Ian Wadham iandw.au at gmail.com
Thu Sep 20 05:35:10 UTC 2018


> On 20 Sep 2018, at 3:54 am, Ryan Schmidt <ryandesign at macports.org> wrote:
> 
> On Sep 19, 2018, at 11:54, Richard L. Hamilton wrote:
> 
>> So I think that the 10.13 SDK on Mojave, assuming one can still build against it there, may well be a short-term answer.
> 
> Mojave requires Xcode 10 which contains only the 10.14 SDK.
> 
> MacPorts doesn't have any particular support at this time for accessing alternative SDKs that the user might have placed in other locations.

I am on High Sierra 10.13.6, but the App Store app told me to upgrade to Xcode 10 and command line tools 10 (on 19 Sept 2018), so I did.

Now I am getting weird messages from ld when compiling and building some of my own C++ code which is based on KDE libraries obtained from Macports. Here is one example:

ld: warning: text-based stub file /System/Library/Frameworks//ApplicationServices.framework/Versions/A/ApplicationServices.tbd and library file /System/Library/Frameworks//ApplicationServices.framework/Versions/A/ApplicationServices are out of sync. Falling back to library file for linking.

There are other similar ones relating to CoreGraphics.framework, CoreText.framework, ImageIO.framework, CoreServices.framework and CFNetwork.framework.

Also I am getting loads of compiler warning messages about mismatched ‘struct’ and ‘class’ keyword usages and loads of undefined ld symbols re the classes and methods affected. So the whole build fails.

I had not edited, compiled or built that code since a few months ago.

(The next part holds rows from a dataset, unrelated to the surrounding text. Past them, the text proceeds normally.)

File: config.mk
export PLATFORM = sky130hd
export DESIGN_NAME = sat_ctrl
export DESIGN_NICKNAME = d
export VERILOG_FILES = /design/src/rtl/sat_ctrl.sv
export SDC_FILE = /design/constraint.sdc
export NUM_CORES = 1
export LEC_CHECK = 0
export ABC_AREA = 1
export BUFFER_PORTS_ARGS = -buffer_cell sky130_fd_sc_hd__buf_2
export CAP_MARGIN = 0
export CORE_MARGIN = 2
export CORE_UTILIZATION = 45
export DETAILED_ROUTE_END_ITERATION = 16
export PLACE_DENSITY = 0.76
export SETUP_SLACK_MARGIN = 0.05
export SLEW_MARGIN = 20
export SYNTH_ARGS = -nofsm -noshare
export SYNTH_HDL_FRONTEND = slang
export SYNTH_SLANG_ARGS = --single-unit
File: constraint.sdc
create_clock -name clk -period 4.7 [get_ports clk]
set_clock_uncertainty 0.2 [all_clocks]
set_input_delay 0.235 -clock clk [delete_from_list [all_inputs] [get_ports clk]]
set_output_delay 0.235 -clock clk [all_outputs]
set_load 0.05 [all_outputs]
<file path="config.mk">
export PLATFORM = sky130hd
export DESIGN_NAME = neuron_spike_monitor
export DESIGN_NICKNAME = d
export VERILOG_FILES = /design/src/rtl/neuron_spike_monitor.sv
export SDC_FILE = /design/constraint.sdc
export NUM_CORES = 1
export LEC_CHECK = 0
export ABC_AREA = 1
export CAP_MARGIN = 5
export CORE_UTILIZATION = 45
export CTS_BUF_LIST = sky130_fd_sc_hd__clkbuf_2
export DETAILED_ROUTE_END_ITERATION = 12
export PLACE_DENSITY_LB_ADDON = 0.08
export SLEW_MARGIN = 10
export SYNTH_ARGS = -nofsm -noshare
export SYNTH_HDL_FRONTEND = slang
export SYNTH_SLANG_ARGS = --single-unit
</file>
<file path="constraint.sdc">
create_clock -name i_clk -period 3.05 [get_ports i_clk]
set_input_delay 0.61 -clock i_clk [delete_from_list [all_inputs] [get_ports i_clk]]
set_output_delay 0.61 -clock i_clk [all_outputs]
set_load 0.1 [all_outputs]
</file>
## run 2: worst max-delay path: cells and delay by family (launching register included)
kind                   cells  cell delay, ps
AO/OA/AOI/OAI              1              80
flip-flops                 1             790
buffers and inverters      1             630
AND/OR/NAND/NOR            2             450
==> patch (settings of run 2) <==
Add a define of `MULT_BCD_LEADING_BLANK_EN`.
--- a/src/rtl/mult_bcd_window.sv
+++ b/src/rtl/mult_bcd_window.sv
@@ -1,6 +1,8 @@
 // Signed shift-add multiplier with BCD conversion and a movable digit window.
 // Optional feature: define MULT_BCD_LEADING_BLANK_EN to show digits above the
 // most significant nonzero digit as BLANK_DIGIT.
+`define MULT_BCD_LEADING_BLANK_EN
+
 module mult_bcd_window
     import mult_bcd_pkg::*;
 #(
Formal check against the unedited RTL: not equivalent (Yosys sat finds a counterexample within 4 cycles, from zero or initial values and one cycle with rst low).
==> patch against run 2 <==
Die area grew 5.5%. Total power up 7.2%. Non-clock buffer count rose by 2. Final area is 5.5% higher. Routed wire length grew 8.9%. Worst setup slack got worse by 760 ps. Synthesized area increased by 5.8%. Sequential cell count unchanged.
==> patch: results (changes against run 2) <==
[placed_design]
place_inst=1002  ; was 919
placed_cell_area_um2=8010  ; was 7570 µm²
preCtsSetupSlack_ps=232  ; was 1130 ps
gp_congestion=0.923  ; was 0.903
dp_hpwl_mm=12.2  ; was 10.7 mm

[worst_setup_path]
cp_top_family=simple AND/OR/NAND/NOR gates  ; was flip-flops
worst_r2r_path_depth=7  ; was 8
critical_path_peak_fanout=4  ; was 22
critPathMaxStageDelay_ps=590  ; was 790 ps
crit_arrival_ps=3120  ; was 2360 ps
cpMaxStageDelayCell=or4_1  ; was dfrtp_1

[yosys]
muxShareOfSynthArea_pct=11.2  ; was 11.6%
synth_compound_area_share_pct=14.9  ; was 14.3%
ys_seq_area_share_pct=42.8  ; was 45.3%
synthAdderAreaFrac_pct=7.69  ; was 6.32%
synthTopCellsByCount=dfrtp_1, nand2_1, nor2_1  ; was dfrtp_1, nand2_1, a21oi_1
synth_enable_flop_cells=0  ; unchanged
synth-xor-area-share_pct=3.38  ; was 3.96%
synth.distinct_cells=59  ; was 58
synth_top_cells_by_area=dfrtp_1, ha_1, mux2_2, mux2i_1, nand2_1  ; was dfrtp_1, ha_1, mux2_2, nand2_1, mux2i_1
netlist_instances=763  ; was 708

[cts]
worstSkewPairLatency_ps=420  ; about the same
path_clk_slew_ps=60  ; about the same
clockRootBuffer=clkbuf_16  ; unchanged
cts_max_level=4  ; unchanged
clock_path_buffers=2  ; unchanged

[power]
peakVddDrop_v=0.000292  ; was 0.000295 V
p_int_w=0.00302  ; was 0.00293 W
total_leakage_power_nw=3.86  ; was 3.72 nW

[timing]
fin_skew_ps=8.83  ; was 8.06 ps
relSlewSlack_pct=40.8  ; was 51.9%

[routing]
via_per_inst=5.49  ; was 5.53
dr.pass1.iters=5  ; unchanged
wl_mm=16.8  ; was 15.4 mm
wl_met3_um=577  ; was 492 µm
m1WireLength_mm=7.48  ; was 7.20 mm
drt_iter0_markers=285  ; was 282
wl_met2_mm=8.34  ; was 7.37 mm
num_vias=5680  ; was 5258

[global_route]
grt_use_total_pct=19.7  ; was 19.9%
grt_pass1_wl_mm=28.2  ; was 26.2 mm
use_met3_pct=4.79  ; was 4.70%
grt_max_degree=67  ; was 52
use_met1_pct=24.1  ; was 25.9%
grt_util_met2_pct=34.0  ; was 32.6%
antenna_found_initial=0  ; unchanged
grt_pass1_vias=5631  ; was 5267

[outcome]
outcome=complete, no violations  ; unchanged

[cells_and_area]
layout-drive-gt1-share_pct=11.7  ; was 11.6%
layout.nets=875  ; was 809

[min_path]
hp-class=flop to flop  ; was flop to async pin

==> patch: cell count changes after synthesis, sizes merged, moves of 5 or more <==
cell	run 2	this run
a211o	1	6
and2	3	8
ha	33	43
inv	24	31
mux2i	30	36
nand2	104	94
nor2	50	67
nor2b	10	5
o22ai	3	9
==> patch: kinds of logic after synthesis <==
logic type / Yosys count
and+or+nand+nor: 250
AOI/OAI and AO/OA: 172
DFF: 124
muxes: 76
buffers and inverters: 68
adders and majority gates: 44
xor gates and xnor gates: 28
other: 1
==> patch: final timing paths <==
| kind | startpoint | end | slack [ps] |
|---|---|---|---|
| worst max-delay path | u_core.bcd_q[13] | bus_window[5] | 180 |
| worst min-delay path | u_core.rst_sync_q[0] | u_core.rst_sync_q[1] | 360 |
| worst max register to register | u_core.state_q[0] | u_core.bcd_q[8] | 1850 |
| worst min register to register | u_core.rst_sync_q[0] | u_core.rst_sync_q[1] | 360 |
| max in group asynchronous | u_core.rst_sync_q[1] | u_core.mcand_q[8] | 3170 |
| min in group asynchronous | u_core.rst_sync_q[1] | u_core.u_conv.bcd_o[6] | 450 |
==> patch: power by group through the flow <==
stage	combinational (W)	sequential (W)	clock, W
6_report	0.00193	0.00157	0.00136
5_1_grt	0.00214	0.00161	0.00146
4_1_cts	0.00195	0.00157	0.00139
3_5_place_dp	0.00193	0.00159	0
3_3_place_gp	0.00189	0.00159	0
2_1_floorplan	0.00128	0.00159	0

Have I gone an Xcode version or a compiler version too far? If so, what should I do?

Cheers, Ian W.

> I worked on a port to standardize a way to provide other SDK versions, but I have not published it yet. MacPorts base changes would also be required to make it easy for ports to request SDKs that didn't come from the primary Xcode installation.
> 
> 
>> But IMO, this is still a good excuse to at least get STARTED on pushing everything toward x86_64, even if workarounds are still mostly possible; because in the next OS version, i386 will likely be gone or severely crippled.
> 
> Apple has announced that macOS 10.15 will remove all 32-bit support.